The boy hadn’t said a word since he’d been wheeled off the plane. Susan shot a quick glance at him in her rearview mirror, wondering how to make him smile, and found that he’d fallen asleep.
“He’s been excited about the trip since you called on Tuesday,” his mother said. “He’s exhausted.”
Once she was safely on the freeway, Susan turned her thoughts to the ordeal that lay ahead. “I have to warn you again,” she told the younger woman. “Tricia Halliday doesn’t know you’re here and I have no idea how she’s going to react.”
Susan had spent two sleepless nights worrying about Ronnie McArthur, afraid she might be doing more damage than good by exposing him to the possible heartless rejection of her boss.
“Ronnie knows she’s the bad guy,” his mother assured Susan. “And he’s John Wayne, riding into town to fight the bad guys.”
“An eight-year-old kid’s heard of John Wayne?”
Smiling for the first time Susan had ever seen, the other woman said, “His father’s a John Wayne addict. We have videos of every movie that man ever made.”
Susan’s worries returned. “John Wayne always wins.”
“Only at the end,” Mrs.
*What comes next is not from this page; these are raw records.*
### config.mk
export PLATFORM = sky130hd
export DESIGN_NAME = ttl_7414_bank_flat
export DESIGN_NICKNAME = d
export VERILOG_FILES = /design/src/rtl/ttl_pkg.sv /design/src/rtl/ttl_7414_bank_if.sv /design/src/rtl/ttl_schmitt_channel.sv /design/src/rtl/ttl_7414_bank.sv /design/src/flat_wrapper.sv
export SDC_FILE = /design/constraint.sdc
export NUM_CORES = 1
export LEC_CHECK = 0
export BUFFER_PORTS_ARGS = -buffer_cell sky130_fd_sc_hd__buf_2
export CAP_MARGIN = 20
export CORE_ASPECT_RATIO = 1.5
export CORE_MARGIN = 2
export CORE_UTILIZATION = 30
export CTS_BUF_LIST = sky130_fd_sc_hd__clkbuf_4 sky130_fd_sc_hd__clkbuf_8
export CTS_CLUSTER_DIAMETER = 50
export CTS_CLUSTER_SIZE = 24
export DETAILED_ROUTE_END_ITERATION = 8
export PLACE_DENSITY_LB_ADDON = 0.3
export SLEW_MARGIN = 20
export SYNTH_ARGS = -nofsm -noshare
export SYNTH_HDL_FRONTEND = slang
export SYNTH_SLANG_ARGS = --single-unit
### constraint.sdc
create_clock -name clk -period 1.3 [get_ports clk]
set_input_delay 0.065 -clock clk [delete_from_list [all_inputs] [get_ports clk]]
set_output_delay 0.065 -clock clk [all_outputs]
set_load 0.01 [all_outputs]
## config.mk

```make
export PLATFORM = sky130hd
export DESIGN_NAME = asm_randomizer
export DESIGN_NICKNAME = d
export VERILOG_FILES = /design/src/rtl/asm_randomizer.sv
export SDC_FILE = /design/constraint.sdc
export NUM_CORES = 1
export LEC_CHECK = 0
export ABC_CLOCK_PERIOD_IN_PS = 2250
export CAP_MARGIN = 10
export CORE_MARGIN = 3
export CORE_UTILIZATION = 49
export DETAILED_ROUTE_END_ITERATION = 16
export PLACE_DENSITY = 0.72
export SYNTH_ARGS = -nofsm -noshare
export SYNTH_HDL_FRONTEND = slang
export SYNTH_SLANG_ARGS = --single-unit
```

## constraint.sdc

```tcl
create_clock -name clk -period 2.25 [get_ports clk]
set_clock_uncertainty 0.05 [all_clocks]
set_input_delay 0.5625 -clock clk [delete_from_list [all_inputs] [get_ports clk]]
set_output_delay 0.5625 -clock clk [all_outputs]
set_load 0.05 [all_outputs]
```

## src/rtl/asm_randomizer.sv

```systemverilog
// rtl/asm_randomizer.sv - sync-marker insertion and CCSDS randomization of interleaved frames
//
// Sits between byte_interleaver and the TX framer. Each frame is preceded by
// ASM_LEN marker bytes (MSB-first from ASM_WORD). Payload bytes are optionally
// XORed with the CCSDS pseudo-random sequence h(x)=x^8+x^7+x^5+x^3+1, restarted
// from LFSR_SEED at every frame.
//
// Ports:
//   clk, rst_n          clock, asynchronous active-low reset
//   rand_en             randomizer enable, captured when a frame starts
//   s_axis_*            interleaved byte stream in (valid/ready/data/last/sop/is_parity)
//   m_axis_*            byte stream out (valid/ready/data/last/sop/is_parity/is_asm)
//   frame_err           one-cycle pulse on a framing violation
//   frame_count         frames completed, wraps at 16 bits

module asm_randomizer #(
    parameter int          FRAME_BYTES = 255,
    parameter int          ASM_LEN     = 4,
    parameter logic [63:0] ASM_WORD    = 64'h1ACFFC1D,
    parameter logic [7:0]  LFSR_SEED   = 8'hFF
) (
    input  logic        clk,
    input  logic        rst_n,
    input  logic        rand_en,
    input  logic        s_axis_valid,
    output logic        s_axis_ready,
    input  logic [7:0]  s_axis_data,
    input  logic        s_axis_last,
    input  logic        s_axis_sop,
    input  logic        s_axis_is_parity,
    output logic        m_axis_valid,
    input  logic        m_axis_ready,
    output logic [7:0]  m_axis_data,
    output logic        m_axis_last,
    output logic        m_axis_sop,
    output logic        m_axis_is_parity,
    output logic        m_axis_is_asm,
    output logic        frame_err,
    output logic [15:0] frame_count
);

    typedef enum logic [1:0] {
        ST_IDLE,
        ST_ASM,
        ST_DATA
    } state_t;

    // Marker left-aligned in 64 bits so byte asm_idx is always the top byte
    // after shifting left by 8*asm_idx.
    localparam logic [63:0] ASM_ALIGNED  = ASM_WORD << (8 * (8 - ASM_LEN));
    localparam logic [2:0]  ASM_LAST_IDX = 3'(ASM_LEN - 1);
    localparam logic [15:0] LAST_BYTE    = 16'(FRAME_BYTES - 1);

    state_t      state_q, state_d;
    logic [2:0]  asm_idx_q, asm_idx_d;
    logic [15:0] byte_cnt_q, byte_cnt_d;
    logic [7:0]  lfsr_q, lfsr_d;
    logic        rand_en_q, rand_en_d;
    logic [15:0] frame_count_d;
    logic        err_d;

    logic        slot_free;
    logic        ld_valid;
    logic [7:0]  ld_data;
    logic        ld_last;
    logic        ld_sop;
    logic        ld_parity;
    logic        ld_asm;
    logic [63:0] asm_shifted;
    logic        at_end;

    // Fibonacci LFSR advanced one byte. The register holds the next eight
    // sequence bits with the oldest in bit 7, so the register itself is the
    // MSB-first randomizer byte.
    function automatic logic [7:0] lfsr_adv8(input logic [7:0] s);
        logic [7:0] t;
        t = s;
        for (int i = 0; i < 8; i++) begin
            t = {t[6:0], t[7] ^ t[4] ^ t[2] ^ t[0]};
        end
        return t;
    endfunction

    assign slot_free   = !m_axis_valid || m_axis_ready;
    assign asm_shifted = ASM_ALIGNED << {asm_idx_q, 3'b000};
    assign at_end      = (byte_cnt_q == LAST_BYTE);

    always_comb begin
        state_d       = state_q;
        asm_idx_d     = asm_idx_q;
        byte_cnt_d    = byte_cnt_q;
        lfsr_d        = lfsr_q;
        rand_en_d     = rand_en_q;
        frame_count_d = frame_count;
        err_d         = 1'b0;
        s_axis_ready  = 1'b0;
        ld_valid      = 1'b0;
        ld_data       = 8'h00;
        ld_last       = 1'b0;
        ld_sop        = 1'b0;
        ld_parity     = 1'b0;
        ld_asm        = 1'b0;

        case (state_q)
            ST_IDLE: begin
                // The sop byte stays on the input until the marker has gone
                // out, so ready is withheld for it to keep the handshake honest.
                s_axis_ready = !(s_axis_valid && s_axis_sop);
                if (s_axis_valid) begin
                    if (s_axis_sop) begin
                        rand_en_d = rand_en;
                        lfsr_d    = LFSR_SEED;
                        asm_idx_d = 3'd0;
                        state_d   = ST_ASM;
                    end else begin
                        err_d = 1'b1;
                    end
                end
            end

            ST_ASM: begin
                if (slot_free) begin
                    ld_valid = 1'b1;
                    ld_data  = asm_shifted[63:56];
                    ld_asm   = 1'b1;
                    ld_sop   = (asm_idx_q == 3'd0);
                    if (asm_idx_q == ASM_LAST_IDX) begin
                        byte_cnt_d = 16'd0;
                        state_d    = ST_DATA;
                    end else begin
                        asm_idx_d = asm_idx_q + 3'd1;
                    end
                end
            end

            ST_DATA: begin
                s_axis_ready = slot_free;
                if (s_axis_valid && slot_free) begin
                    ld_valid   = 1'b1;
                    ld_data    = s_axis_data ^ (rand_en_q ? lfsr_q : 8'h00);
                    ld_parity  = s_axis_is_parity;
                    lfsr_d     = lfsr_adv8(lfsr_q);
                    byte_cnt_d = byte_cnt_q + 16'd1;
                    if (s_axis_sop && byte_cnt_q != 16'd0) begin
                        err_d = 1'b1;
                    end
                    // Whichever end condition fires first closes the frame;
                    // disagreement between them is a framing error.
                    if (s_axis_last || at_end) begin
                        ld_last       = 1'b1;
                        frame_count_d = frame_count + 16'd1;
                        state_d       = ST_IDLE;
                        if (s_axis_last != at_end) begin
                            err_d = 1'b1;
                        end
                    end
                end
            end

            default: begin
                state_d = ST_IDLE;
            end
        endcase

        if (!rst_n) begin
            s_axis_ready = 1'b0;
        end
    end

    always_ff @(posedge clk or negedge rst_n) begin
        if (!rst_n) begin
            state_q          <= ST_IDLE;
            asm_idx_q        <= 3'd0;
            byte_cnt_q       <= 16'd0;
            lfsr_q           <= LFSR_SEED;
            rand_en_q        <= 1'b0;
            frame_count      <= 16'd0;
            frame_err        <= 1'b0;
            m_axis_valid     <= 1'b0;
            m_axis_data      <= 8'h00;
            m_axis_last      <= 1'b0;
            m_axis_sop       <= 1'b0;
            m_axis_is_parity <= 1'b0;
            m_axis_is_asm    <= 1'b0;
        end else begin
            state_q     <= state_d;
            asm_idx_q   <= asm_idx_d;
            byte_cnt_q  <= byte_cnt_d;
            lfsr_q      <= lfsr_d;
            rand_en_q   <= rand_en_d;
            frame_count <= frame_count_d;
            frame_err   <= err_d;
            if (slot_free) begin
                m_axis_valid     <= ld_valid;
                m_axis_data      <= ld_data;
                m_axis_last      <= ld_last;
                m_axis_sop       <= ld_sop;
                m_axis_is_parity <= ld_parity;
                m_axis_is_asm    <= ld_asm;
            end
        end
    end

endmodule
```
$ cat src/rtl/mpsoc_mem_arbiter2.sv
// Two-master Avalon-MM arbiter in front of a single-port on-chip memory.
// Round-robin on ties, one transfer issued per cycle, and a
// READ_LATENCY-deep {valid, id} pipeline that routes read data back to
// the issuing master.
module mpsoc_mem_arbiter2 #(
  parameter int ADDR_W       = 14,
  parameter int DATA_W       = 32,
  parameter int READ_LATENCY = 1
) (
  input  logic                  clk,
  input  logic                  reset_n,
  input  logic [ADDR_W-1:0]     m0_address,
  input  logic [DATA_W/8-1:0]   m0_byteenable,
  input  logic                  m0_chipselect,
  input  logic                  m0_read,
  input  logic                  m0_write,
  input  logic [DATA_W-1:0]     m0_writedata,
  output logic [DATA_W-1:0]     m0_readdata,
  output logic                  m0_readdatavalid,
  output logic                  m0_waitrequest,
  input  logic [ADDR_W-1:0]     m1_address,
  input  logic [DATA_W/8-1:0]   m1_byteenable,
  input  logic                  m1_chipselect,
  input  logic                  m1_read,
  input  logic                  m1_write,
  input  logic [DATA_W-1:0]     m1_writedata,
  output logic [DATA_W-1:0]     m1_readdata,
  output logic                  m1_readdatavalid,
  output logic                  m1_waitrequest,
  output logic [ADDR_W-1:0]     mem_address,
  output logic [DATA_W/8-1:0]   mem_byteenable,
  output logic                  mem_chipselect,
  output logic                  mem_write,
  output logic [DATA_W-1:0]     mem_writedata,
  output logic                  mem_clken,
  input  logic [DATA_W-1:0]     mem_readdata
);

  logic                    w_req0;
  logic                    w_req1;
  logic                    w_gnt0;
  logic                    w_gnt1;
  logic                    w_issue_rd;
  logic                    r_last_grant;   // 1 = master 1 was granted last
  logic [READ_LATENCY-1:0] r_vld;
  logic [READ_LATENCY-1:0] r_id;

  // Request decode, tie-break toward the master not granted last, and stall.
  always_comb begin
    w_req0         = m0_chipselect & (m0_read | m0_write);
    w_req1         = m1_chipselect & (m1_read | m1_write);
    w_gnt0         = w_req0 & (~w_req1 | r_last_grant);
    w_gnt1         = w_req1 & ~w_gnt0;
    m0_waitrequest = w_req0 & ~w_gnt0;
    m1_waitrequest = w_req1 & ~w_gnt1;
    // A strobe with both read and write set is treated as a write only.
    w_issue_rd     = (w_gnt0 & m0_read & ~m0_write) |
                     (w_gnt1 & m1_read & ~m1_write);
  end

  // Memory-side mux: granted master's fields, master 0 fields when idle.
  always_comb begin
    mem_chipselect = w_req0 | w_req1;
    mem_write      = (w_gnt0 & m0_write) | (w_gnt1 & m1_write);
    mem_clken      = 1'b1;
    if (w_gnt1) begin
      mem_address    = m1_address;
      mem_byteenable = m1_byteenable;
      mem_writedata  = m1_writedata;
    end else begin
      mem_address    = m0_address;
      mem_byteenable = m0_byteenable;
      mem_writedata  = m0_writedata;
    end
  end

  // Remember the last granted master whenever a transfer is issued.
  always_ff @(posedge clk or negedge reset_n) begin
    if (!reset_n) begin
      r_last_grant <= 1'b1;
    end else if (w_req0 | w_req1) begin
      r_last_grant <= w_gnt1;
    end
  end

  // Read-return pipeline: stage 0 captures the issued read, later stages shift.
  always_ff @(posedge clk or negedge reset_n) begin
    if (!reset_n) begin
      r_vld <= '0;
      r_id  <= '0;
    end else begin
      r_vld[0] <= w_issue_rd;
      r_id[0]  <= w_gnt1;
      for (int i = 1; i < READ_LATENCY; i++) begin
        r_vld[i] <= r_vld[i-1];
        r_id[i]  <= r_id[i-1];
      end
    end
  end

  // Last stage steers the (unregistered) memory data to its owner.
  always_comb begin
    m0_readdatavalid = r_vld[READ_LATENCY-1] & ~r_id[READ_LATENCY-1];
    m1_readdatavalid = r_vld[READ_LATENCY-1] &  r_id[READ_LATENCY-1];
    m0_readdata      = mem_readdata;
    m1_readdata      = mem_readdata;
  end

endmodule

$ cat config.mk
export PLATFORM = sky130hd
export DESIGN_NAME = mpsoc_mem_arbiter2
export DESIGN_NICKNAME = d
export VERILOG_FILES = /design/src/rtl/mpsoc_mem_arbiter2.sv
export SDC_FILE = /design/constraint.sdc
export NUM_CORES = 1
export LEC_CHECK = 0
export ABC_CLOCK_PERIOD_IN_PS = 1650
export BUFFER_PORTS_ARGS = -buffer_cell sky130_fd_sc_hd__buf_4
export CORE_AREA = 5 5 99 101
export DETAILED_ROUTE_END_ITERATION = 10
export DIE_AREA = 0 0 104 106
export GPL_TIMING_DRIVEN = 1
export SLEW_MARGIN = 20
export SYNTH_ARGS = -nofsm -noshare
export SYNTH_HDL_FRONTEND = slang
export SYNTH_SLANG_ARGS = --single-unit
$ cat constraint.sdc
create_clock -name clk -period 1.65 [get_ports clk]
set_input_delay 0.2475 -clock clk [delete_from_list [all_inputs] [get_ports clk]]
set_output_delay 0.2475 -clock clk [all_outputs]
set_load 0.1 [all_outputs]
==> results of run 1 <==
## worst max-delay path: cells and delay by family (launching register included)
kind,cells,cell delay [ps]
mux,1,320
buf+inv,2,370
compound gates,1,100
flops,1,540
simple gates,1,150
## through the flow
stage / instances / utilization, % / setup slack, ps / total power [mW]
final: 370 / 36.2 / -301 / 2.48
after global routing: 370 / 36.2 / -358 / 2.56
after CTS: 363 / 30.5 / -375 / 2.21
after detailed placement: 358 / 27.2 / -140 / 1.84
after global placement: 358 / 27.2 / -116 / 1.83
after floorplan: 145 / - / -231 / 2.15
## power by group through the flow
stage	Clock (mW)	Sequential [mW]	Combinational, mW
5_1_grt	0.229	0.0950	2.24
4_1_cts	0.225	0.0935	1.89
3_5_place_dp	0	0.0943	1.74
2_1_floorplan	0	0.0966	2.05
6_report	0.215	0.0933	2.17
3_3_place_gp	0	0.0937	1.73
## registers in the layout (all words and copies together) (netlist names)
register and flops:
r_last_grant 1, r_id 1, r_vld 1
## cells in the final DEF (no fill, tap or decap), types with 2 or more instances in the layout
master     instances
inv_1              2
buf_6              8
clkbuf_16          4
mux2_4            50
buf_4            119
clkbuf_8           3
nand2_1            2
o21ai_0            3
buf_12            46
o21a_1             2
dfrtp_1            2
## routing by layer
metal | global-route usage, % | vias to the layer above
met1 | 8.78 | 651
met3 | 3.89 | 13
met2 | 14.9 | 115
met5 | 0 | -
li1 | - | 656
met4 | 2.41 | 0
## cell type report
| class | count | area, sq um | share of cell area [%] |
|---|---|---|---|
| timing repair buffer | 180 | 2060 | 63.5 |
| multi-input combinational | 70 | 913 | 28.2 |
| tap | 111 | 139 | 4.29 |
| sequential | 3 | 76.3 | 2.36 |
| clock buffer | 4 | 45.0 | 1.39 |
| inverter | 2 | 7.51 | 0.232 |
## worst min-delay path by stage
stage | start | to | slack, ps
3_3_place_gp | reset_n | r_id | 40
6_report | m1_write | r_vld | 340
5_1_grt | m1_write | r_vld | 350
3_5_place_dp | reset_n | r_vld | 40
4_1_cts | m1_write | r_vld | 320
2_1_floorplan | reset_n | r_id | -50
## logic make-up after synthesis
logic type | share of synthesized area, %
buffers and inverters | 36.6
muxes | 49.6
and+or+nand+nor | 3.82
AOI/OAI and AO/OA | 4.65
DFF | 5.07
other | 0.249
## what timing repair did
| action | in CTS | in global routing |
|---|---|---|
| hold buffers | 1 | 0 |
| gates cloned | 0 | 6 |
| setup buffers | 0 | 1 |
| setup endpoints to repair | 50 | 52 |
| endpoints found under the hold margin | 3 | 0 |
| pin swaps | 0 | 1 |
| gates resized for setup | 58 | 91 |
==> results.ini, run 1 <==
[synthesis]
syn_area_sq_mm=0.00151
async_flop_share_pct=100
synth_top_area_share_pct=48.8
synth_top_area_cell=mux2_4
syn-num-nets=285
syn_inst=145
synthTopCellsByCount=buf_4, mux2_4, buf_6, nand2_1, o21ai_0
synthFlopType=dfrtp_1
postSynthAreaPerCell_sq_um=10.4
ys_ff_latch=3
ys_types=22
synth_most_common_cell=buf_4
synth_edf_count=0
synth_area_leaders=mux2_4, buf_4, buf_6
synth-warning-count=0
ys_seq_area_share_pct=5.07

[clock_network]
root_buffer=clkbuf_8
cts_sinks=3
cts_buffers=3
insertion_delay_ps=220
clk_pin_slew_ps=30
h-tree-depth=1
clock_path_buffers=2
tritoncts=done

[run_status]
outcome=finished, violations left
violations=negative setup slack

[finish]
antenna_cells=0
nNetsFinal=400
area_growth_pct=115
drive_above_1_share_pct=92.7
nFillCells=868
fin_area_sq_mm=0.00324

[detailed_routing]
ant_nets=0
drtIter0Drc=25
wl_per_cell_microns=16.2
vias=1435
wl_met1_microns=2050
route.detailed.drc=0
top_layer_used=met4
wl_microns=5980
wl_met3_microns=641
vias_per_cell=3.88
wl_met2_microns=3210
dr.pass1.iters=3

[sta]
hold_viol=0
fmax_mhz=513
fin_hold_ws_ps=340
rsz0062_at_grt=true
clock_skew_ps=4.18
drv_slew=0
finalSetupViolCount=52
setup-tns-final_ps=-13620
min_period_over_period_pct=118
post-route-min-period_ps=1950
fin_ws_ps=-301

[pwr]
clockPowerShare_pct=8.7
ir_worst_vdd_mv=0.224
seqPwrFrac_pct=3.8
internal_power_mw=1.15
leakage_nw=1.70
combPwrFrac_pct=87.6
p_per_area_mw_per_mm2=765
swShare_pct=53.6
switchingPower_mw=1.33

[critical_path]
timing.rr.start=r_last_grant
cpPeakStageDelay_ps=540
r2r_end=r_vld
critPathCapture=mem_writedata[24]
cp-startpoint=r_last_grant
cp_max_fo=8
cp_cell_sequence=o211ai_4, nand2_8, clkbuf_16, mux2_4, buf_12
rrSetupSlack_ps=370
crit_required_ps=1400
cp-start-kind=register
slowest_stage=dfstp_2
rr_worst_depth=5
cp.arrival_ps=1700
crit_type=reg -> out
endpoint_kind=output pin

[global_route]
antenna_found_initial=0
overflow=0
grt_pass1_vias=1497
grt_use_total_pct=8.35
grt_pass1_wl_microns=7680
grt_max_degree=31

[placed_design]
dp_hpwl_microns=4500
gp_congestion=0.724
placed_area_sq_mm=0.00243
port_buffers=163

[floorplanning]
dieHeight_microns=106
fp-row-count=35
die_x_microns=104
io_pins=261
core-area_sq_mm=0.00893
start_util_pct=16.9
die_area_sq_mm=0.0110

[min_path]
worstHoldPathCells=3
holdCritPathClass=in -> reg

[run]
max-cap-violations=0

Note: power is estimated with default switching activity, not from simulation.
==> run 2, diff against run 1 <==
--- a/config.mk
+++ b/config.mk
@@ -7,10 +7,13 @@
 export LEC_CHECK = 0
 export ABC_CLOCK_PERIOD_IN_PS = 1650
 export BUFFER_PORTS_ARGS = -buffer_cell sky130_fd_sc_hd__buf_4
-export CORE_AREA = 5 5 99 101
+export CELL_PAD_IN_SITES_DETAIL_PLACEMENT = 1
+export CELL_PAD_IN_SITES_GLOBAL_PLACEMENT = 2
+export CORE_MARGIN = 5
+export CORE_UTILIZATION = 12
 export DETAILED_ROUTE_END_ITERATION = 10
-export DIE_AREA = 0 0 104 106
 export GPL_TIMING_DRIVEN = 1
+export PLACE_DENSITY_LB_ADDON = 0.1
 export SLEW_MARGIN = 20
 export SYNTH_ARGS = -nofsm -noshare
 export SYNTH_HDL_FRONTEND = slang
==> results.ini, run 2 (synthesis gave the netlist of run 1 again) <==
[finish]
area_growth_pct=117
drive_above_1_share_pct=92.7
multi_input_area_sq_um=911
antenna_cells=0
final_cell_mix=buf_4, mux2_4, buf_12
ff_latch_area_sq_um=76.3
largestRegisters=r_id (1), r_last_grant (1), r_vld (1)
nFillCells=1402
final_common_cell=buf_4
fin_util_pct=26.2
nNetsFinal=400

[sta]
hold_viol=0
rsz0062_at_grt=true
fmax_mhz=506
clock_skew_ps=0.538
setup-tns-final_ps=-14740
post-route-min-period_ps=1980
fin_ws_ps=-327
fin_hold_ws_ps=321
drv_slew=0
min_period_over_period_pct=120
finalSetupViolCount=50

[run_status]
outcome=finished, violations left
violations=negative setup slack

[placed_design]
gp_congestion=0.689
dp_hpwl_microns=6460
port_buffers=163

[clock_network]
insertion_delay_ps=220
clock_path_buffers=2
cts_buffers=3
clk_pin_slew_ps=30
root_buffer=clkbuf_16
tritoncts=done
cts_sinks=3
h-tree-depth=1

[pwr]
ir_worst_vdd_mv=0.285
switchingPower_mw=1.34
combPwrFrac_pct=81.7
leakage_nw=1.68
seqPwrFrac_pct=3.6
power_mw=2.61
clockPowerShare_pct=14.7
swShare_pct=51.4
p_per_area_mw_per_mm2=800
internal_power_mw=1.27

[floorplanning]
dieHeight_microns=122
fp-row-count=41
die_x_microns=122
die_area_sq_mm=0.0149
io_pins=261
core-area_sq_mm=0.0125
start_util_pct=12.1

[detailed_routing]
wl_per_cell_microns=17.2
ant_nets=0
dr.pass1.iters=2
vias_per_cell=3.24
drtIter0Drc=7
wl_microns=7410
route.detailed.drc=0
vias=1397

[min_path]
worstHoldPathCells=3
holdCritPathClass=in -> reg
hold_end=r_vld
hold_start=m1_write

[global_route]
grt_use_total_pct=8.83
grt_pass1_vias=1502
grt_max_degree=14
overflow=0
grt_pass1_wl_microns=9710
antenna_found_initial=0

[critical_path]
rr_worst_depth=4
endpoint_kind=output pin
cp_max_fo=5
r2r_end=r_vld
timing.rr.start=r_last_grant
crit_required_ps=1400
cp.arrival_ps=1730
crit_type=reg -> out
cp-start-kind=register
cp-startpoint=r_last_grant
rrSetupSlack_ps=500

[run]
max-cap-violations=0

[run 2: what timing repair did]
action	4_1_cts	5_1_grt
pin swaps	1	2
hold buffers	1	0
resized for setup	135	11
buffers inserted	5	1
hold endpoints to repair	3	0
gates cloned	3	0
setup endpoints to repair	50	52
[run 2: worst max-delay path, stage by stage, from the launching register on]
cell and delay, ps:
dfstp_2 540, o211ai_4 90, nand2_4 170, buf_6 130, buf_6 90, mux2_4 300, buf_12 170
[run 2: per-stage QoR]
stage	worst slack, ps	cells	cell area (sq um)
floorplan	-231	145	1520
global placement	-121	422	2540
detailed placement	-156	422	2540
CTS	-357	435	3300
global route	-369	431	3270
finish	-327	431	3270
[run 2: power groups by stage]
stage	logic [mW]	registers, mW	clock network, mW
2_1_floorplan	2.05	0.0966	0
3_3_place_gp	1.79	0.0939	0
3_5_place_dp	1.78	0.0948	0
4_1_cts	2.17	0.0942	0.394
5_1_grt	2.20	0.0952	0.405
6_report	2.14	0.0939	0.384
[run 2: worst max-delay path by stage]
stage                        end  slack (ps)  depth (start not counted)
3_5_place_dp    mem_writedata[1]        -160                          5
5_1_grt         mem_writedata[2]        -370                          5
6_report       mem_writedata[16]        -330                          6
3_3_place_gp   mem_writedata[20]        -120                          5
2_1_floorplan     m0_waitrequest        -230                          2
4_1_cts        mem_writedata[10]        -360                          6
[run 2: layer usage]
layer / part of all wire [%] / GRT usage (%) / wire, microns / vias up
met3: 13 / 3.95 / 931 / 15
met1: 31 / 8.02 / 2270 / 625
li1: - / - / - / 656
met2: 56 / 17.4 / 4120 / 101
met5: 0 / 0 / 0 / -
met4: 1.2 / 2.66 / 89 / 0
[run 2: final cells by class]
cell class	count	area share (%)
repair buffers	179	60.6
multi-input cells	71	27.9
well taps	172	6.58
clock buffers	4	2.41
flip-flops and latches	3	2.34
inverters	2	0.230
McArthur said softly. “And Ronnie will, too. This may not be the end. He knows that.”
“You and your husband sound like pretty remarkable people.”
“We just love our son.”
“Do you have any other children?” It wasn’t a question Susan had allowed herself to investigate earlier. She couldn’t get that close.
The other woman shook her head. “We tried, but we only got lucky once.” She glanced down at Susan’s stomach, the pregnancy fully visible in the new blue maternity suit Susan was wearing. “When are you due?”
“October, but the doctor thinks I’ll probably be early.”
Frowning, Mrs. McArthur asked, “You’re having problems?”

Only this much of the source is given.